Stored entries
--------------------------------------------------

`src/rtl/pmu_pkg.sv`:
```
package pmu_pkg;
  localparam int ADDR_W = 3;
  localparam logic [ADDR_W-1:0] A_CTRL    = 3'd0;
  localparam logic [ADDR_W-1:0] A_CNTEN   = 3'd1;
  localparam logic [ADDR_W-1:0] A_SEL     = 3'd2;
  localparam logic [ADDR_W-1:0] A_TYPE    = 3'd3;
  localparam logic [ADDR_W-1:0] A_VALUE   = 3'd4;
  localparam logic [ADDR_W-1:0] A_CYCLE   = 3'd5;
  localparam logic [ADDR_W-1:0] A_SUPPORT = 3'd6;
  localparam logic [ADDR_W-1:0] A_USER    = 3'd7;
  localparam int CTRL_EN_BIT   = 0;
  localparam int CTRL_CCLR_BIT = 1;
  localparam int CTRL_ECLR_BIT = 2;
endpackage

```
`src/rtl/pmu_reg_file.sv`:
```
module pmu_reg_file
  import pmu_pkg::*;
#(
  parameter int DATA_W = 32,
  parameter int NUM_CNT = 4,
  parameter int NUM_EVT = 32,
  parameter int EVT_W = 5,
  parameter int SEL_W = 5,
  parameter logic [NUM_EVT-1:0] SUPPORT_MAP = '1
) (
  input  logic                             clk,
  input  logic                             rst_n,
  input  logic                             bus_req,
  input  logic                             bus_we,
  input  logic                             bus_priv,
  input  logic [ADDR_W-1:0]                bus_addr,
  input  logic [DATA_W-1:0]                bus_wdata,
  output logic [DATA_W-1:0]                bus_rdata,
  input  logic [DATA_W-1:0]                cyc_val,
  input  logic [NUM_CNT-1:0][DATA_W-1:0]   evt_val,
  output logic                             glob_en,
  output logic                             user_en,
  output logic [NUM_CNT-1:0]               cnt_en,
  output logic [NUM_CNT-1:0][EVT_W-1:0]    evt_type,
  output logic                             clr_cyc,
  output logic                             clr_evt,
  output logic [NUM_CNT-1:0]               cnt_wr,
  output logic [DATA_W-1:0]                wr_data
);
  logic [SEL_W-1:0] sel_q;
  logic access_ok, wr_ok, rd_ok, sel_in_rng;
  logic [EVT_W-1:0]  win_type;
  logic [DATA_W-1:0] win_val, rd_mux;

  assign access_ok  = bus_req && (bus_priv || user_en);
  assign wr_ok      = access_ok && bus_we;
  assign rd_ok      = access_ok && !bus_we;
  assign sel_in_rng = ({1'b0, sel_q} < (SEL_W+1)'(NUM_CNT));
  assign clr_cyc    = wr_ok && (bus_addr == A_CTRL) && bus_wdata[CTRL_CCLR_BIT];
  assign clr_evt    = wr_ok && (bus_addr == A_CTRL) && bus_wdata[CTRL_ECLR_BIT];
  assign wr_data    = bus_wdata;

  generate
    for (genvar g = 0; g < NUM_CNT; g++) begin : g_wr
      assign cnt_wr[g] = wr_ok && (bus_addr == A_VALUE) && (sel_q == SEL_W'(g));
    end
  endgenerate

  always_ff @(posedge clk) begin
    if (!rst_n) begin
      glob_en  <= 1'b0;
      user_en  <= 1'b0;
      cnt_en   <= '0;
      sel_q    <= '0;
      evt_type <= '0;
    end else if (wr_ok) begin
      case (bus_addr)
        A_CTRL:  glob_en <= bus_wdata[CTRL_EN_BIT];
        A_CNTEN: cnt_en  <= bus_wdata[NUM_CNT-1:0];
        A_SEL:   sel_q   <= bus_wdata[SEL_W-1:0];
        A_TYPE: begin
          for (int i = 0; i < NUM_CNT; i++)
            if (sel_q == SEL_W'(i)) evt_type[i] <= bus_wdata[EVT_W-1:0];
        end
        A_USER:  if (bus_priv) user_en <= bus_wdata[0];
        default: ;
      endcase
    end
  end

  always_comb begin
    win_type = '0;
    win_val  = '0;
    for (int i = 0; i < NUM_CNT; i++) begin
      if (sel_q == SEL_W'(i)) begin
        win_type = evt_type[i];
        win_val  = evt_val[i];
      end
    end
  end

  always_comb begin
    rd_mux = '0;
    case (bus_addr)
      A_CTRL:    rd_mux = DATA_W'(glob_en);
      A_CNTEN:   rd_mux = DATA_W'(cnt_en);
      A_SEL:     rd_mux = DATA_W'(sel_q);
      A_TYPE:    rd_mux = sel_in_rng ? DATA_W'(win_type) : '0;
      A_VALUE:   rd_mux = sel_in_rng ? win_val : '0;
      A_CYCLE:   rd_mux = cyc_val;
      A_SUPPORT: rd_mux = DATA_W'(SUPPORT_MAP);
      A_USER:    rd_mux = DATA_W'(user_en);
      default:   rd_mux = '0;
    endcase
  end

  assign bus_rdata = rd_ok ? rd_mux : '0;
endmodule

```
`src/rtl/pmu_event_counter.sv`:
```
module pmu_event_counter #(
  parameter int DATA_W = 32,
  parameter int NUM_EVT = 32,
  parameter int EVT_W = 5,
  parameter logic [NUM_EVT-1:0] SUPPORT_MAP = '1
) (
  input  logic               clk,
  input  logic               rst_n,
  input  logic               glob_en,
  input  logic               cnt_en,
  input  logic [EVT_W-1:0]   evt_sel,
  input  logic [NUM_EVT-1:0] event_strobe,
  input  logic               clr,
  input  logic               wr,
  input  logic [DATA_W-1:0]  wdata,
  output logic [DATA_W-1:0]  count
);
  logic evt_valid, hit;

  assign evt_valid = ({1'b0, evt_sel} < (EVT_W+1)'(NUM_EVT));
  assign hit = glob_en && cnt_en && evt_valid &&
               SUPPORT_MAP[evt_sel] && event_strobe[evt_sel];

  always_ff @(posedge clk) begin
    if (!rst_n)   count <= '0;
    else if (clr) count <= '0;
    else if (wr)  count <= wdata;
    else if (hit) count <= count + DATA_W'(1);
  end
endmodule

```
`src/rtl/pmu_cycle_counter.sv`:
```
module pmu_cycle_counter #(
  parameter int DATA_W = 32
) (
  input  logic              clk,
  input  logic              rst_n,
  input  logic              en,
  input  logic              clr,
  output logic [DATA_W-1:0] count
);
  always_ff @(posedge clk) begin
    if (!rst_n)   count <= '0;
    else if (clr) count <= '0;
    else if (en)  count <= count + DATA_W'(1);
  end
endmodule

```
`src/rtl/perf_monitor_unit.sv`:
```
module perf_monitor_unit
  import pmu_pkg::*;
#(
  parameter int DATA_W = 32,
  parameter int NUM_CNT = 4,
  parameter int NUM_EVT = 32,
  parameter int SEL_W = 5,
  parameter logic [NUM_EVT-1:0] SUPPORT_MAP = 32'hFFFF_FF7F
) (
  input  logic               clk,
  input  logic               rst_n,
  input  logic               bus_req,
  input  logic               bus_we,
  input  logic               bus_priv,
  input  logic [2:0]         bus_addr,
  input  logic [DATA_W-1:0]  bus_wdata,
  output logic [DATA_W-1:0]  bus_rdata,
  input  logic [NUM_EVT-1:0] event_strobe
);
  localparam int EVT_W = (NUM_EVT > 1) ? $clog2(NUM_EVT) : 1;

  logic glob_en, user_en, clr_cyc, clr_evt;
  logic [NUM_CNT-1:0]             cnt_en, cnt_wr;
  logic [NUM_CNT-1:0][EVT_W-1:0]  evt_type;
  logic [NUM_CNT-1:0][DATA_W-1:0] evt_val;
  logic [DATA_W-1:0]              cyc_val, wr_data;

  pmu_reg_file #(
    .DATA_W(DATA_W), .NUM_CNT(NUM_CNT), .NUM_EVT(NUM_EVT),
    .EVT_W(EVT_W), .SEL_W(SEL_W), .SUPPORT_MAP(SUPPORT_MAP)
  ) u_regs (
    .clk(clk), .rst_n(rst_n), .bus_req(bus_req), .bus_we(bus_we),
    .bus_priv(bus_priv), .bus_addr(bus_addr), .bus_wdata(bus_wdata),
    .bus_rdata(bus_rdata), .cyc_val(cyc_val), .evt_val(evt_val),
    .glob_en(glob_en), .user_en(user_en), .cnt_en(cnt_en),
    .evt_type(evt_type), .clr_cyc(clr_cyc), .clr_evt(clr_evt),
    .cnt_wr(cnt_wr), .wr_data(wr_data)
  );

  pmu_cycle_counter #(.DATA_W(DATA_W)) u_cyc (
    .clk(clk), .rst_n(rst_n), .en(glob_en), .clr(clr_cyc), .count(cyc_val)
  );

  generate
    for (genvar g = 0; g < NUM_CNT; g++) begin : g_cnt
      pmu_event_counter #(
        .DATA_W(DATA_W), .NUM_EVT(NUM_EVT), .EVT_W(EVT_W),
        .SUPPORT_MAP(SUPPORT_MAP)
      ) u_evt (
        .clk(clk), .rst_n(rst_n), .glob_en(glob_en), .cnt_en(cnt_en[g]),
        .evt_sel(evt_type[g]), .event_strobe(event_strobe),
        .clr(clr_evt), .wr(cnt_wr[g]), .wdata(wr_data), .count(evt_val[g])
      );
    end
  endgenerate
endmodule

```
`config.mk`:
```
export PLATFORM = sky130hd
export DESIGN_NAME = perf_monitor_unit
export DESIGN_NICKNAME = d
export VERILOG_FILES = /design/src/rtl/pmu_pkg.sv /design/src/rtl/pmu_reg_file.sv /design/src/rtl/pmu_event_counter.sv /design/src/rtl/pmu_cycle_counter.sv /design/src/rtl/perf_monitor_unit.sv
export SDC_FILE = /design/constraint.sdc
export NUM_CORES = 1
export LEC_CHECK = 0
export ABC_CLOCK_PERIOD_IN_PS = 2700
export BUFFER_PORTS_ARGS = -buffer_cell sky130_fd_sc_hd__buf_2
export CELL_PAD_IN_SITES_DETAIL_PLACEMENT = 2
export CELL_PAD_IN_SITES_GLOBAL_PLACEMENT = 2
export CORE_MARGIN = 5
export CORE_UTILIZATION = 33
export CTS_CLUSTER_SIZE = 14
export DETAILED_ROUTE_END_ITERATION = 8
export GPL_TIMING_DRIVEN = 0
export PLACE_DENSITY = 0.87
export SYNTH_ARGS = -nofsm -noshare
export SYNTH_HDL_FRONTEND = slang
export SYNTH_SLANG_ARGS = --single-unit
```
`constraint.sdc`:
```
create_clock -name clk -period 2.7 [get_ports clk]
set_clock_uncertainty 0.2 [all_clocks]
set_input_delay 0.27 -clock clk [delete_from_list [all_inputs] [get_ports clk]]
set_output_delay 0.27 -clock clk [all_outputs]
set_load 0.02 [all_outputs]
```
==> results of run 1 <==
==> layout by cell type, fill, tap and decap left out, drive strengths merged, types with 6 or more instances in the layout <==
| master | n |
|---|---|
| a211oi | 11 |
| a21oi | 133 |
| a221oi | 7 |
| a31o | 6 |
| a31oi | 24 |
| a41oi | 6 |
| and2 | 13 |
| and3 | 42 |
| and4 | 19 |
| buf | 299 |
| clkbuf | 97 |
| clkinv | 6 |
| dfxtp | 195 |
| diode | 7 |
| dlygate4sd3 | 28 |
| inv | 24 |
| mux2 | 8 |
| mux2i | 91 |
| mux4 | 36 |
| nand2 | 132 |
| nand2b | 25 |
| nand3 | 75 |
| nand4 | 66 |
| nor2 | 125 |
| nor3 | 50 |
| nor4 | 72 |
| nor4b | 6 |
| o211ai | 15 |
| o21ai | 120 |
| o221ai | 23 |
| or3 | 19 |
| or4 | 10 |
| xnor2 | 65 |
| xor2 | 23 |
==> worst paths after layout <==
path	from	to	slack (ps)	cells past startpoint
setup / recovery	g_cnt[3].u_evt.count[20]	g_cnt[3].u_evt.count[27]	-880	6
hold reg to reg	u_cyc.count[22]	u_cyc.count[22]	320	2
setup reg to reg	g_cnt[3].u_evt.count[20]	g_cnt[3].u_evt.count[27]	-880	6
hold / removal	rst_n	u_regs.evt_type[6]	80	3
==> repair_timing <==
item	CTS	global route
hold endpoints to repair	49	0
pin swaps	86	167
setup buffers	58	87
setup endpoints to repair	211	190
hold buffers	28	0
gates resized for setup	395	528
cloned	7	6
==> registers in the layout, indices dropped and copies added, names as in the netlist, named ones only <==
signal / cells
u_regs.user_en: 1
u_regs.cnt_en: 4
u_regs.evt_type: 20
u_regs.glob_en: 1
g_cnt.u_evt.count: 128
u_cyc.count: 32
u_regs.sel_q: 5
==> per-stage QoR <==
| step | setup TNS, ps | instances | util [%] | hold WS [ps] |
|---|---|---|---|---|
| floorplan | 0 | 1655 | - | 179 |
| global placement | -128110 | 2281 | 36.4 | 267 |
| detailed placement | -150320 | 2281 | 36.4 | 289 |
| CTS | -7030 | 2397 | 43.8 | 6.55 |
| global route | -39390 | 2479 | 50.8 | 79.5 |
| finish | -40600 | 2485 | 50.8 | 80.9 |
==> worst reg2reg max path, delay by kind of cell (launching register included) <==
| family | cells | cell delay [ps] |
|---|---|---|
| AO/OA/AOI/OAI | 1 | 550 |
| XOR/XNOR | 1 | 180 |
| flip-flops | 1 | 550 |
| AND/OR/NAND/NOR | 4 | 1950 |
==> cells by family after synthesis <==
group | count (synthesis) | share of synthesized area, %
xor gates and xnor gates | 88 | 5.78
adders and majority gates | 5 | 0.469
AOI/OAI and AO/OA | 391 | 18.3
and+or+nand+nor | 682 | 27.6
buffers and inverters | 159 | 4.98
muxes | 135 | 13.6
DFF | 195 | 29.3
==> cell usage after synthesis, drive strengths merged (7+ instances only) <==
cell type / number / area (um^2)
dfxtp: 195 / 3900
mux4: 36 / 811
and4: 19 / 166
nor3: 50 / 260
xor2: 23 / 201
mux2i: 91 / 911
a21oi: 133 / 666
o21ai: 120 / 601
or3: 19 / 119
nand2b: 25 / 156
or4: 10 / 75.1
nand3: 75 / 375
a211oi: 11 / 82.6
buf: 28 / 170
nand2: 132 / 498
inv: 21 / 78.8
nor4: 72 / 514
o221ai: 23 / 201
o211ai: 15 / 113
xnor2: 65 / 569
nor2: 125 / 469
mux2: 8 / 90.1
a31oi: 24 / 165
and2: 13 / 81.3
clkbuf: 109 / 412
and3: 42 / 263
a221oi: 7 / 61.3
nand4: 66 / 413
==> routing by layer <==
metal,track usage (%),share of wire (%),vias to the layer above
met5,0,0.031,-
met4,27.8,11,8
met3,11.5,13,928
met2,63.0,43,1926
met1,42.8,33,9223
li1,-,-,6828
==> power groups by stage <==
stage,sequential [W],clock [W],combinational (W)
floorplan,0.00301,0,0.000307
global placement,0.00304,0,0.000580
detailed placement,0.00304,0,0.000611
CTS,0.00299,0.00274,0.000749
global route,0.00301,0.00302,0.00107
finish,0.00302,0.00298,0.00108
==> cell type report <==
type                    instances  share of cell area, %
diodes                          7                 0.0865
multi-input cells            1301                   56.4
inverters                      22                  0.408
plain buffers                 121                   5.46
repair buffers                282                   12.0
clock buffers                  21                   2.27
clock inverters                11                  0.624
well taps                     525                   3.25
flip-flops and latches        195                   19.5
==> metrics.cfg, run 1 <==
[yosys]
syn_nets = 1732
synth_area_mm2 = 0.0133
synthArstFlopShare_pct = 0
synthFlopType = dfxtp_1
yosysUniqueCellTypes = 84
synth-edff-count = 0
yosys_warnings = 0
ys_ff_latch = 195
synth_seq_area_share_pct = 29.3
avgSynthCellArea_um2 = 8.06
synth_cells = 1655

[sta]
setup_viol = 173
relSlewSlack_pct = 22.2
tightest_slew_ps = 1170
hold_violations = 0
fin_ws_ps = -882
clock.fmax_ghz = 0.279
slew_violations = 0
min_period_ps = 3580
fin_crit_sh_pct = 133
rsz0062_at_grt = yes

[worst_hold_path]
hold_path_class = in2reg

[setup_path]
slowest_stage = nor3_1
cp.required_ps = 2830
critPathMaxFanout = 8
crit_path_max_incr_delay_ps = 840
crit_path_start_kind = flop
crit_buf_inv = 0
cp_cell_sequence = nand4_1 -> nor3_1 -> nand3_1 -> nor4_1 -> xnor2_1 -> a21oi_1
cpLargestDelayFamily = simple AND/OR/NAND/NOR gates
worst_setup_path_end_kind = flop
worstPathArrival_ps = 3720
path_class = reg2reg

[placement]
dp_hpwl_um = 51700
post_dp_cell_area_mm2 = 0.0145
gp_congestion = 0.976
portBuffers = 101
dp_slack_ps = -1600

[outcome]
outcome = finished, violations left
violations = setup timing

[die]
initial_core_util_pct = 33.5
dieArea_mm2 = 0.0445
ios = 104
core_mm2 = 0.0398
die_w_um = 211
fp.dieH_um = 211
rows = 73

[route]
drtAntennaViolNets = 0
drc = 0
first_iter_violations = 2795
dr.pass1.iters = 6
vias = 18900
post_drt_wl_per_cell_um = 44.5
wl_um = 111000
routed_via_density = 7.61

[power]
power.total_w = 0.00708
swShare_pct = 33.9
power_density_mw_per_mm2 = 350
p_int_w = 0.00468
power_frac_clock_pct = 42.1
seqPwrFrac_pct = 42.6
ir_drop_v = 0.000456
comb_power_share_pct = 15.3
power_leakage_nw = 6.60
p_sw_w = 0.00240

[layout]
syn_to_final_growth_pct = 51.8
drive_gt1_share_pct = 40.5
multi_input_area_mm2 = 0.0114
seq_area_mm2 = 0.00395
fin_nets = 2017
final_area_mm2 = 0.0202
fill_cells = 4061

[cts]
cts_tree = yes
clk_path_buf_depth = 2
cts.sinks = 195
cts_buffers = 17
clock_latency_ps = 520
path_clk_slew_ps = 90
root_buffer = clkbuf_16
htree_levels = 4

[global_routing]
grt_max_degree = 17
track_usage_pct = 38.6
grt_first_pass_wirelength_um = 129000
grt.overflow.total = 0
grt_pass1_vias = 18400
antenna_found_initial = 10

[flow_run]
drv_cap = 0

Note: power is estimated with default switching activity, not from simulation.
==> inputs of run 2 (changes only) <==
--- a/config.mk
+++ b/config.mk
@@ -18,3 +18,4 @@
 export SYNTH_ARGS = -nofsm -noshare
 export SYNTH_HDL_FRONTEND = slang
 export SYNTH_SLANG_ARGS = --single-unit
+export TNS_END_PERCENT = 30
==> run 2 against run 1 <==
The flow still finishes with violations (setup timing). Fmax rose by 0.98%. Combinational power is 9.8% lower. Sequential share of layout area up 2.0 points. Utilization decreased by 4.8 points. Clock-buffer cell count stayed put. Critical path depth increased by 1. Sequential power hardly changed. Clock power shrank 2%.
==> metrics.cfg, run 2 (same netlist as run 1, synthesis figures left out) <==
[layout]
top_regs = g_cnt.u_evt.count x128, u_cyc.count x32, u_regs.evt_type x20
mostFrequentLayoutCell = dfxtp_1
fin_nets = 1964
final_cell_mix = dfxtp_1, nand2_1, nor2_1
syn_to_final_growth_pct = 37.5
drive_gt1_share_pct = 31.6
largest_reg_flops = 128
top_register = g_cnt.u_evt.count

[global_routing]
track_usage_pct = 36.5
grt_first_pass_wirelength_um = 123000
grt_max_degree = 17
grt.overflow.total = 0
grt_pass1_vias = 18000
antenna_found_initial = 9

[route]
post_drt_wl_per_cell_um = 41.7
wl_um = 101000
drtAntennaViolNets = 0
first_iter_violations = 2605
routed_via_density = 7.66
drc = 0
vias = 18600
dr.pass1.iters = 6

[cts]
cts.sinks = 195
cts_buffers = 17
clock_latency_ps = 510
htree_levels = 4
root_buffer = clkbuf_16
path_clk_slew_ps = 90
clk_path_buf_depth = 2
cts_tree = yes

[placement]
portBuffers = 101
dp_hpwl_um = 51700
dp_slack_ps = -1600
gp_congestion = 0.976

[worst_hold_path]
hold_path_class = in2reg
hold_start = bus_wdata[17]
whs_path_depth = 3
hold_end = g_cnt[1].u_evt.count[17]

[sta]
fin_ws_ps = -847
min_period_ps = 3550
hold_violations = 0
rsz0062_at_grt = yes
fin_crit_sh_pct = 131
tightest_slew_ps = 1150
clock.fmax_ghz = 0.282
relSlewSlack_pct = 23.6
final.setup.tns_ps = -31930
slew_violations = 0
setup_viol = 148

[setup_path]
slowest_stage = or4_4
critPathMaxFanout = 4
crit_buf_inv = 1
cp_cell_sequence = nand4_1 -> nor3_2 -> nand2_1 -> or4_4 -> buf_4 -> or3_1 -> a31oi_1
r2r_start = g_cnt[3].u_evt.count[7]
crit_path_start_kind = flop
r2r_cells = 7
crit_path_max_incr_delay_ps = 610
cpLargestDelayFamily = simple AND/OR/NAND/NOR gates
rrSetupSlack_ps = -850
r2r-end = g_cnt[3].u_evt.count[16]
worstPathArrival_ps = 3680
path_class = reg2reg
cp.required_ps = 2830
worst_setup_path_end_kind = flop

[die]
fp.dieH_um = 211
initial_core_util_pct = 33.5
core_mm2 = 0.0398
die_w_um = 211
ios = 104
dieArea_mm2 = 0.0445
rows = 73

[outcome]
violations = setup timing
outcome = finished, violations left

[power]
ir_drop_v = 0.000353
power_leakage_nw = 6.02
power_density_mw_per_mm2 = 377

[flow_run]
drv_cap = 0

[run 2: cell types whose count changed in the layout (fill, tap and decap cells not counted), sizes merged]
cell / change
diode: +1
clkbuf: +7
buf: -60
[run 2: through the flow]
stage	hold slack, ps	instance area (um^2)	cells	power [W]	util (%)
final	82.5	18300	2433	0.00690	46.0
after global routing	46.6	18300	2428	0.00694	46.0
after CTS	6.57	17000	2373	0.00646	42.6
after detailed placement	289	14500	2281	0.00365	36.4
after global placement	267	14500	2281	0.00362	36.4
after floorplan	179	13300	1655	0.00332	-
[run 2: how the worst max path moves through the flow]
stage | start | end | slack [ps] | depth (start not counted)
2_1_floorplan | u_regs.evt_type[0] | g_cnt[0].u_evt.count[29] | 90 | 8
3_3_place_gp | bus_addr[1] | g_cnt[2].u_evt.count[29] | -1460 | 9
3_5_place_dp | bus_addr[1] | g_cnt[2].u_evt.count[29] | -1600 | 9
4_1_cts | u_regs.sel_q[3] | bus_rdata[26] | -270 | 7
5_1_grt | u_regs.sel_q[3] | bus_rdata[3] | -730 | 7
6_report | g_cnt[3].u_evt.count[7] | g_cnt[3].u_evt.count[16] | -850 | 7
[run 2: worst min-delay path, cell delays in order]
cell	delay [ps]
buf_2	190
o21ai_1	210
nor2_1	60
[run 2: what timing repair did]
action / 4_1_cts / 5_1_grt
cloned: 3 / 4
resized for setup: 339 / 271
hold buffers: 28 / 0
pin swaps: 49 / 88
setup buffers: 36 / 52
endpoints found under the hold margin: 47 / 0
setup endpoints to repair: 211 / 181
[run 2: per-layer routing]
metal  global-route usage (%)  vias to the layer above  wire [um]
li1                         -                     6742          -
met1                     42.1                     9029      33000
met2                     59.5                     1961      43500
met3                     9.13                      897      12700
met4                     25.2                        2      12200
met5                    0.754                        -         18
[run 2: final cells by class]
cell class / instances / area (um^2)
diodes: 8 / 20.0
plain buffers: 127 / 1040
clock buffers: 21 / 460
clock inverters: 11 / 126
fillers: 4217 / 21500
inverters: 22 / 82.6
multi-input cells: 1301 / 10200
flip-flops and latches: 195 / 3940
well taps: 525 / 657
repair buffers: 223 / 1780
[run 2: report_power, final]
group	leakage (nW)	internal (W)	switching [W]	total, W
logic	4.14	0.000308	0.000666	0.000974
clock network	0.288	0.00143	0.00149	0.00292
registers	1.59	0.00290	0.000109	0.00301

--------------------------------------------------

| Directions |
Would you copy out exactly the lines above that start at the one containing "final_area_mm2 = 0.0202" and end at the one containing "The flow still", inclusive?

| Response for this exercise |
final_area_mm2 = 0.0202
fill_cells = 4061

[cts]
cts_tree = yes
clk_path_buf_depth = 2
cts.sinks = 195
cts_buffers = 17
clock_latency_ps = 520
path_clk_slew_ps = 90
root_buffer = clkbuf_16
htree_levels = 4

[global_routing]
grt_max_degree = 17
track_usage_pct = 38.6
grt_first_pass_wirelength_um = 129000
grt.overflow.total = 0
grt_pass1_vias = 18400
antenna_found_initial = 10

[flow_run]
drv_cap = 0

Note: power is estimated with default switching activity, not from simulation.
==> inputs of run 2 (changes only) <==
--- a/config.mk
+++ b/config.mk
@@ -18,3 +18,4 @@
 export SYNTH_ARGS = -nofsm -noshare
 export SYNTH_HDL_FRONTEND = slang
 export SYNTH_SLANG_ARGS = --single-unit
+export TNS_END_PERCENT = 30
==> run 2 against run 1 <==
The flow still finishes with violations (setup timing). Fmax rose by 0.98%. Combinational power is 9.8% lower. Sequential share of layout area up 2.0 points. Utilization decreased by 4.8 points. Clock-buffer cell count stayed put. Critical path depth increased by 1. Sequential power hardly changed. Clock power shrank 2%.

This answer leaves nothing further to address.